INSTRUCTIONS TO FOLLOW
Go through the data and copy each line that holds "stage".
──────────────────────────────
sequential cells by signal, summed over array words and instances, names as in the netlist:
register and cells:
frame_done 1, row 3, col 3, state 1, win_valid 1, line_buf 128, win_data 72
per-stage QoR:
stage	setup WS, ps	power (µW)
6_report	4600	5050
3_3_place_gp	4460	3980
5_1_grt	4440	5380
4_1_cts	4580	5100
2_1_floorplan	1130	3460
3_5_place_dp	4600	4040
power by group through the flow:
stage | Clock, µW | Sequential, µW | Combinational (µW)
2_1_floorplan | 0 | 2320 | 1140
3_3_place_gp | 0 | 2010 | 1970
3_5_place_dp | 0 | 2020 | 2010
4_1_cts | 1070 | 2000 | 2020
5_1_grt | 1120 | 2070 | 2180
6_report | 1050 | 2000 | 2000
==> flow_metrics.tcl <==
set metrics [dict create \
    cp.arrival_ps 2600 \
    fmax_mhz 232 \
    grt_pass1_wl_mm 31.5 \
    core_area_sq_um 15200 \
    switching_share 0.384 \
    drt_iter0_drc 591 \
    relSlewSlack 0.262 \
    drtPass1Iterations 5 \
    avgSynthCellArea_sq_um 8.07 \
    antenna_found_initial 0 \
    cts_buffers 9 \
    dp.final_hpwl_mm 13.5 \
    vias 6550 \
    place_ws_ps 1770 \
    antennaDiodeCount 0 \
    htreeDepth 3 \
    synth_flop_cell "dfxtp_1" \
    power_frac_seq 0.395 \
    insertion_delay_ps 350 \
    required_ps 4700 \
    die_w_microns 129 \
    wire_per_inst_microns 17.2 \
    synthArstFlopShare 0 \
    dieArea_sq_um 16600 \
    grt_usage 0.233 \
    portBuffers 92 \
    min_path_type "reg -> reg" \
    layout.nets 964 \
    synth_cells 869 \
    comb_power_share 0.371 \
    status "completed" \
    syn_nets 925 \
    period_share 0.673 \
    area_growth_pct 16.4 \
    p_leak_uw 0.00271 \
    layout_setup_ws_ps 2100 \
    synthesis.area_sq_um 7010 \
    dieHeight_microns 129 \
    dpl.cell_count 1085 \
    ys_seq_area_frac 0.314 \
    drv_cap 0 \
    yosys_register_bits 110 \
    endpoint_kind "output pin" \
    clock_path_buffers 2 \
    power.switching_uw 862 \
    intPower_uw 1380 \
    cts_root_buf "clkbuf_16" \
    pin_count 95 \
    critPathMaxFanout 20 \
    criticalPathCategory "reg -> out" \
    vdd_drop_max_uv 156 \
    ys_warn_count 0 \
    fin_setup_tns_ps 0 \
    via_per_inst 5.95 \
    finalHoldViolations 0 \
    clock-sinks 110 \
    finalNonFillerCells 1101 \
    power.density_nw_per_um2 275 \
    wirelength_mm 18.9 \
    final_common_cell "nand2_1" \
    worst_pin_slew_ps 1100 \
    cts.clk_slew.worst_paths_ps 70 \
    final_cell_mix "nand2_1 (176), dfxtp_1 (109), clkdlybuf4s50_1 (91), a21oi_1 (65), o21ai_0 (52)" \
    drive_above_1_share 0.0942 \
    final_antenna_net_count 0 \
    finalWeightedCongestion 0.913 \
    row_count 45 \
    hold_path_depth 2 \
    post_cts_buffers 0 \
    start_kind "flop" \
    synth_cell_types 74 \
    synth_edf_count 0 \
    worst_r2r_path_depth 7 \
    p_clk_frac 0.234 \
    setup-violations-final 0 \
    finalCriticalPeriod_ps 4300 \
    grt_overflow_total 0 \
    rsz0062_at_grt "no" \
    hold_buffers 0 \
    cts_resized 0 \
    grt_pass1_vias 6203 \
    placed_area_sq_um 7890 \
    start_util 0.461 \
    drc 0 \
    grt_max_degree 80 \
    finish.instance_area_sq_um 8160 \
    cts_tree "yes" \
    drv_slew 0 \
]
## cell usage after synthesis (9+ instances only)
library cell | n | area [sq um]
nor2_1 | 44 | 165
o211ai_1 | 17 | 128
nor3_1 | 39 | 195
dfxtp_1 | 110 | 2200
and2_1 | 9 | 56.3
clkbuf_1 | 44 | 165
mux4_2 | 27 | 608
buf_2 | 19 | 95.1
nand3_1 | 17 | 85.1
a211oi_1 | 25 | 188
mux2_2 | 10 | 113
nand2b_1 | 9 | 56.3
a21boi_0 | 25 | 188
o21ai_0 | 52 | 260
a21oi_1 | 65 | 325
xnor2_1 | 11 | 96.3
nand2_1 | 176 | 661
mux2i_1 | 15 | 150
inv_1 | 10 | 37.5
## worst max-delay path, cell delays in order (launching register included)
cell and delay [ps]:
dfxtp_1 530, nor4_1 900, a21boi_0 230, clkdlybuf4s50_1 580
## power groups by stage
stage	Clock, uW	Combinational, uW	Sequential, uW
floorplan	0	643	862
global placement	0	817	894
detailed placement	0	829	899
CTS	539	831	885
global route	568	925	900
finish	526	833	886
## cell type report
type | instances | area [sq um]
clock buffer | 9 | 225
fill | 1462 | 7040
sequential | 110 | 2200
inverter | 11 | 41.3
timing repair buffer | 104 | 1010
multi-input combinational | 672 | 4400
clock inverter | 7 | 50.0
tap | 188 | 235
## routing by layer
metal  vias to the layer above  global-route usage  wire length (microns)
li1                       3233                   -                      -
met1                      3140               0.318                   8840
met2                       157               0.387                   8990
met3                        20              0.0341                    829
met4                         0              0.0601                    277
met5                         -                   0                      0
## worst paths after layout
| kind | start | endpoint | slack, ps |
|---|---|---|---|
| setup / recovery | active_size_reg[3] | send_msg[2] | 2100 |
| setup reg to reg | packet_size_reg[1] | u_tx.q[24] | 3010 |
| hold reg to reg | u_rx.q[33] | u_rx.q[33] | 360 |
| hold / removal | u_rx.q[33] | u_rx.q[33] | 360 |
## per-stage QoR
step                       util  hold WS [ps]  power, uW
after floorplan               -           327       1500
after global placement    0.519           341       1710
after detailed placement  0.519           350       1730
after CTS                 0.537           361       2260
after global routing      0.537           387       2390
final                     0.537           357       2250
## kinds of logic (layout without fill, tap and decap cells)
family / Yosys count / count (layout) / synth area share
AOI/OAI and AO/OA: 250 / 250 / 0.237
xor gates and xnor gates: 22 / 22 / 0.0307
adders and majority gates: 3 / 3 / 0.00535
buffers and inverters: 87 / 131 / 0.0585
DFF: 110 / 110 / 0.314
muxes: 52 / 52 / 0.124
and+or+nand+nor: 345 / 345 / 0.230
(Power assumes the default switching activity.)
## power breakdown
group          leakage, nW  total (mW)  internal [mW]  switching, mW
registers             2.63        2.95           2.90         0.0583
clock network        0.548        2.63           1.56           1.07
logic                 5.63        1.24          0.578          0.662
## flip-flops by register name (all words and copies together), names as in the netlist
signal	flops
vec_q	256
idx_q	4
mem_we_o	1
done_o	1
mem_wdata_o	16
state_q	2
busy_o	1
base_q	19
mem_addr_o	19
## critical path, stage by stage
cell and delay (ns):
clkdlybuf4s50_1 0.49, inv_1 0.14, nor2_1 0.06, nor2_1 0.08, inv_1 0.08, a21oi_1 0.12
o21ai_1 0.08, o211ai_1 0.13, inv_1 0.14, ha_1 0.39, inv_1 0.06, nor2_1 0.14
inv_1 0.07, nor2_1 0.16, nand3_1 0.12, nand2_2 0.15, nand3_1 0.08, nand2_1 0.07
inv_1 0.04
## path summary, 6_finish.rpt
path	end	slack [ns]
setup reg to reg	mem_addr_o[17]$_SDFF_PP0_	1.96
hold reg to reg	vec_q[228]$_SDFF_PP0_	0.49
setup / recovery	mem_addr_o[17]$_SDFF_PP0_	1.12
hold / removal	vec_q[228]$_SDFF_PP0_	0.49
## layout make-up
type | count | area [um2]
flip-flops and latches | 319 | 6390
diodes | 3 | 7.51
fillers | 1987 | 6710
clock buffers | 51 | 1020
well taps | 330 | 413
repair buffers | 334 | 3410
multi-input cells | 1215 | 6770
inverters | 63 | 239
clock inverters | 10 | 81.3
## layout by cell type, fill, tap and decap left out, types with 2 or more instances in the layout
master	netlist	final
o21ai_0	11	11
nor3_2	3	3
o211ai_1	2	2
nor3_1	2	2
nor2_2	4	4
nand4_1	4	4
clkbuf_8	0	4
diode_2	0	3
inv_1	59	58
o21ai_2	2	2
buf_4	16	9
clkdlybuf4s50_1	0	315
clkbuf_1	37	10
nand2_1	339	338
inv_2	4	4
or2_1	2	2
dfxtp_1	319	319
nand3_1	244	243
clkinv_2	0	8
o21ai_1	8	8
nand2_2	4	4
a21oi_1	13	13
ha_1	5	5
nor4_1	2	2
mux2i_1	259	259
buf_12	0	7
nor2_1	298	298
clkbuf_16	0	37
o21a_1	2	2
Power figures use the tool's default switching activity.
$ cat src/rtl/counter_tc_detect.sv
// counter_tc_detect: combinational terminal-count detector.
//   q      : current count (WIDTH bits)
//   ctt    : count enable T, gates co
//   ud     : direction, 1 = up, 0 = down
//   at_max : q == MODULUS-1
//   at_min : q == 0
//   co     : ctt & (ud ? at_max : at_min), the cascade carry/borrow
module counter_tc_detect
  import counter_pkg::*;
#(
  parameter int WIDTH   = 4,
  parameter int MODULUS = 16
) (
  input  logic [WIDTH-1:0] q,
  input  logic             ctt,
  input  logic             ud,
  output logic             at_max,
  output logic             at_min,
  output logic             co
);

  // One extra bit so MODULUS = 2^WIDTH does not overflow the constant.
  localparam logic [WIDTH:0] MAX_VAL = (WIDTH + 1)'(MODULUS - 1);

  always_comb begin
    at_max = ({1'b0, q} == MAX_VAL);
    at_min = (q == '0);
    co     = ctt & ((ud == DIR_UP) ? at_max : at_min);
  end

endmodule
$ cat config.mk
export PLATFORM = sky130hd
export DESIGN_NAME = lut_neuron_cfg_writer
export DESIGN_NICKNAME = d
export VERILOG_FILES = /design/src/rtl/lut_cfg_pkg.sv /design/src/rtl/lut_table_bank.sv /design/src/rtl/lut_neuron_cfg_writer.sv
export SDC_FILE = /design/constraint.sdc
export NUM_CORES = 1
export LEC_CHECK = 0
export BUFFER_PORTS_ARGS = -buffer_cell sky130_fd_sc_hd__buf_2
export CAP_MARGIN = 20
export CELL_PAD_IN_SITES_DETAIL_PLACEMENT = 0
export CELL_PAD_IN_SITES_GLOBAL_PLACEMENT = 1
export CORE_ASPECT_RATIO = 0.9
export CORE_MARGIN = 2
export CORE_UTILIZATION = 35
export CTS_CLUSTER_SIZE = 20
export DETAILED_ROUTE_END_ITERATION = 6
export GPL_TIMING_DRIVEN = 0
export PLACE_DENSITY_LB_ADDON = 0.1
export SLEW_MARGIN = 20
export SYNTH_ARGS = -nofsm -noshare
export SYNTH_HDL_FRONTEND = slang
export SYNTH_HIERARCHICAL = 1
export SYNTH_SLANG_ARGS = --single-unit
$ cat constraint.sdc
create_clock -name clk -period 3.53 [get_ports clk]
set_input_delay 0.353 -clock clk [delete_from_list [all_inputs] [get_ports clk]]
set_output_delay 0.353 -clock clk [all_outputs]
set_load 0.01 [all_outputs]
──────────────────────────────
SOLVED EXERCISE
per-stage QoR:
stage	setup WS, ps	power (µW)
stage | Clock, µW | Sequential, µW | Combinational (µW)
## power groups by stage
stage	Clock, uW	Combinational, uW	Sequential, uW
## per-stage QoR
## critical path, stage by stage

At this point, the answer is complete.